2.根据权利要求1所述的石英砂超声波清洗控制系统,其特征在于,所述关键帧提取模块,用于:以预定采样频率对所述预定时间段的清洗监控视频进行关键帧采样以得到所述多个清洗监控关键帧。
3.根据权利要求2所述的石英砂超声波清洗控制系统,其特征在于,所述分类结果生成模块,包括:展开单元,用于将所述平滑融合特征矩阵按照行向量或列向量展开为分类特征向量;
全连接编码单元,用于使用所述分类器的全连接层对所述分类特征向量进行全连接编码以得到编码分类特征向量;
分类结果生成单元,用于将所述编码分类特征向量输入所述分类器的Softmax分类函数以得到所述分类结果。

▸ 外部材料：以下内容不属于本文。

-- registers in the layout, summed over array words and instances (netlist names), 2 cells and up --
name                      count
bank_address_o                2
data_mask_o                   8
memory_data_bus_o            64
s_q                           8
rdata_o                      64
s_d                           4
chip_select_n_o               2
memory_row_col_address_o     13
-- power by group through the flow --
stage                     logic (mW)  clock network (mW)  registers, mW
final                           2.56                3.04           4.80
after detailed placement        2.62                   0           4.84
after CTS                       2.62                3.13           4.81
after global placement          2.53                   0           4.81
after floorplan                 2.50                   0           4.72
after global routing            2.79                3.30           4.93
===== config.mk =====
export PLATFORM = sky130hd
export DESIGN_NAME = parallel_mcu_host_port
export DESIGN_NICKNAME = d
export VERILOG_FILES = /design/src/host_port_pkg.sv /design/src/host_port_edge.sv /design/src/parallel_mcu_host_port.sv
export SDC_FILE = /design/constraint.sdc
export NUM_CORES = 1
export LEC_CHECK = 0
export ABC_AREA = 1
export BUFFER_PORTS_ARGS = -buffer_cell sky130_fd_sc_hd__buf_4
export CAP_MARGIN = 20
export CORE_MARGIN = 2
export CORE_UTILIZATION = 45
export DETAILED_ROUTE_END_ITERATION = 8
export PLACE_DENSITY = 0.76
export SLEW_MARGIN = 25
export SYNTH_ARGS = -nofsm -noshare
export SYNTH_HDL_FRONTEND = slang
export SYNTH_HIERARCHICAL = 1
export SYNTH_SLANG_ARGS = --single-unit

===== constraint.sdc =====
create_clock -name clk -period 1.7 [get_ports clk]
set_input_delay 0.34 -clock clk [delete_from_list [all_inputs] [get_ports clk]]
set_output_delay 0.34 -clock clk [all_outputs]
set_load 0.02 [all_outputs]

===== src/host_port_pkg.sv =====
/*
 * Package for the parallel host port: bus schemes, the access record handed to
 * the register side, and the constants of the port.
 * Assumes a single synchronous clock domain; pins are already synchronous.
 */
package host_port_pkg;

    localparam int DATA_W = 8;
    localparam int ADDR_W = 8;
    localparam int SEP_ADDR_W = 6;
    localparam logic [DATA_W-1:0] DATA_RESET = 8'h00;
    localparam logic [ADDR_W-1:0] ADDR_RESET = 8'h00;
    localparam logic [1:0] SCHEME_RESET = 2'h0;

    typedef enum logic [1:0] {
        SCHEME_DIR_STROBE = 2'h0,
        SCHEME_SEPARATE = 2'h1,
        SCHEME_MUXED = 2'h2
    } scheme_type;

    // pin group as seen at the device boundary
    typedef struct packed {
        logic chipSelect_n;
        logic readDir;
        logic writeStrobe_n;
        logic accessStrobe_n;
        logic readStrobe_n;
        logic addrLatch;
        logic [SEP_ADDR_W-1:0] sepAddr;
        logic [DATA_W-1:0] busIn;
    } pins_type;

    // one completed access towards the register side
    typedef struct packed {
        logic isWrite;
        logic [ADDR_W-1:0] addr;
        logic [DATA_W-1:0] data;
    } access_type;

endpackage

4.一种石英砂超声波清洗控制方法,其特征在于,包括:获取预定时间段的由超声波发生装置输出的超声波信号以及由摄像头采集的所述预定时间段的清洗监控视频;
从所述预定时间段的清洗监控视频中提取多个清洗监控关键帧;
将所述多个清洗监控关键帧中各个清洗监控关键帧分别通过使用空间注意力的第一卷积神经网络模型以得到多个清洗监控特征矩阵;
将所述多个清洗监控特征矩阵分别通过线性嵌入层转化为向量后以得到多个清洗监控特征向量;
将所述多个清洗监控特征向量通过双向长短期记忆神经网络模型以得到清洗上下文理解特征向量;
将所述超声波信号的波形图通过作为特征过滤器的第二卷积神经网络模型以得到超声波特征向量;
对所述超声波特征向量和所述清洗上下文理解特征向量进行位移秩序化融合以得到平滑融合特征矩阵;
将所述平滑融合特征矩阵通过分类器以得到分类结果,所述分类结果用于表示当前时间点的超声波发生装置的功率值应增大或应减小,其中,将所述多个清洗监控关键帧中各个清洗监控关键帧分别通过使用空间注意力的第一卷积神经网络模型以得到多个清洗监控特征矩阵,包括:使用空间注意力的第一卷积神经网络模型的各层在层的正向传递过程中对输入数据分别进行:对输入数据进行卷积处理以生成第一卷积特征图;
对所述第一卷积特征图进行池化处理以生成第一池化特征图;
对所述第一池化特征图进行非线性激活以生成第一激活特征图;
计算所述第一激活特征图的各个位置沿通道维度的均值以生成第一空间特征矩阵;
计算所述第一空间特征矩阵中各个位置的类Softmax函数值以获得第一空间得分矩阵;
计算所述第一空间特征矩阵和所述第一空间得分矩阵的按位置点乘以获得第一特征矩阵;
其中,所述使用空间注意力的第一卷积神经网络模型的最后一层输出的所述第一特征矩阵为所述多个清洗监控特征矩阵;
其中,将所述多个清洗监控特征矩阵分别通过线性嵌入层转化为向量后以得到多个清洗监控特征向量,包括:使用所述线性嵌入层的可学习嵌入矩阵分别对所述多个清洗监控特征矩阵中各个清洗监控特征矩阵进行线性嵌入编码以得到所述多个清洗监控特征向量;
其中,将所述超声波信号的波形图通过作为特征过滤器的第二卷积神经网络模型以得到超声波特征向量,包括:使用作为特征过滤器的第二卷积神经网络模型的各层在层的正向传递中分别进行:对输入数据进行卷积处理以得到第二卷积特征图;
对所述第二卷积特征图进行基于局部特征矩阵的均值池化以得到第二池化特征图;
对所述第二池化特征图进行非线性激活以得到第二激活特征图;
其中,所述作为特征过滤器的第二卷积神经网络模型的最后一层的输出为所述超声波特征向量,所述作为特征过滤器的第二卷积神经网络模型的第一层的输入为所述超声波信号的波形图;
其中,对所述超声波特征向量和所述清洗上下文理解特征向量进行位移秩序化融合以得到平滑融合特征矩阵,包括:对所述超声波特征向量和所述清洗上下文理解特征向量进行位移秩序化以得到秩序化超声波特征向量、秩序化清洗上下文理解特征向量、超声波特征向量位置索引向量和清洗上下文理解特征向量位置索引向量;
基于所述超声波特征向量位置索引向量和所述清洗上下文理解特征向量位置索引向量,对所述秩序化超声波特征向量和所述秩序化清洗上下文理解特征向量进行融合以得到初始融合特征矩阵;
对所述初始融合特征矩阵进行基于特征值的矩阵分解以得到多个特征值向量;
将所述多个特征值向量排列为矩阵以得到所述平滑融合特征矩阵。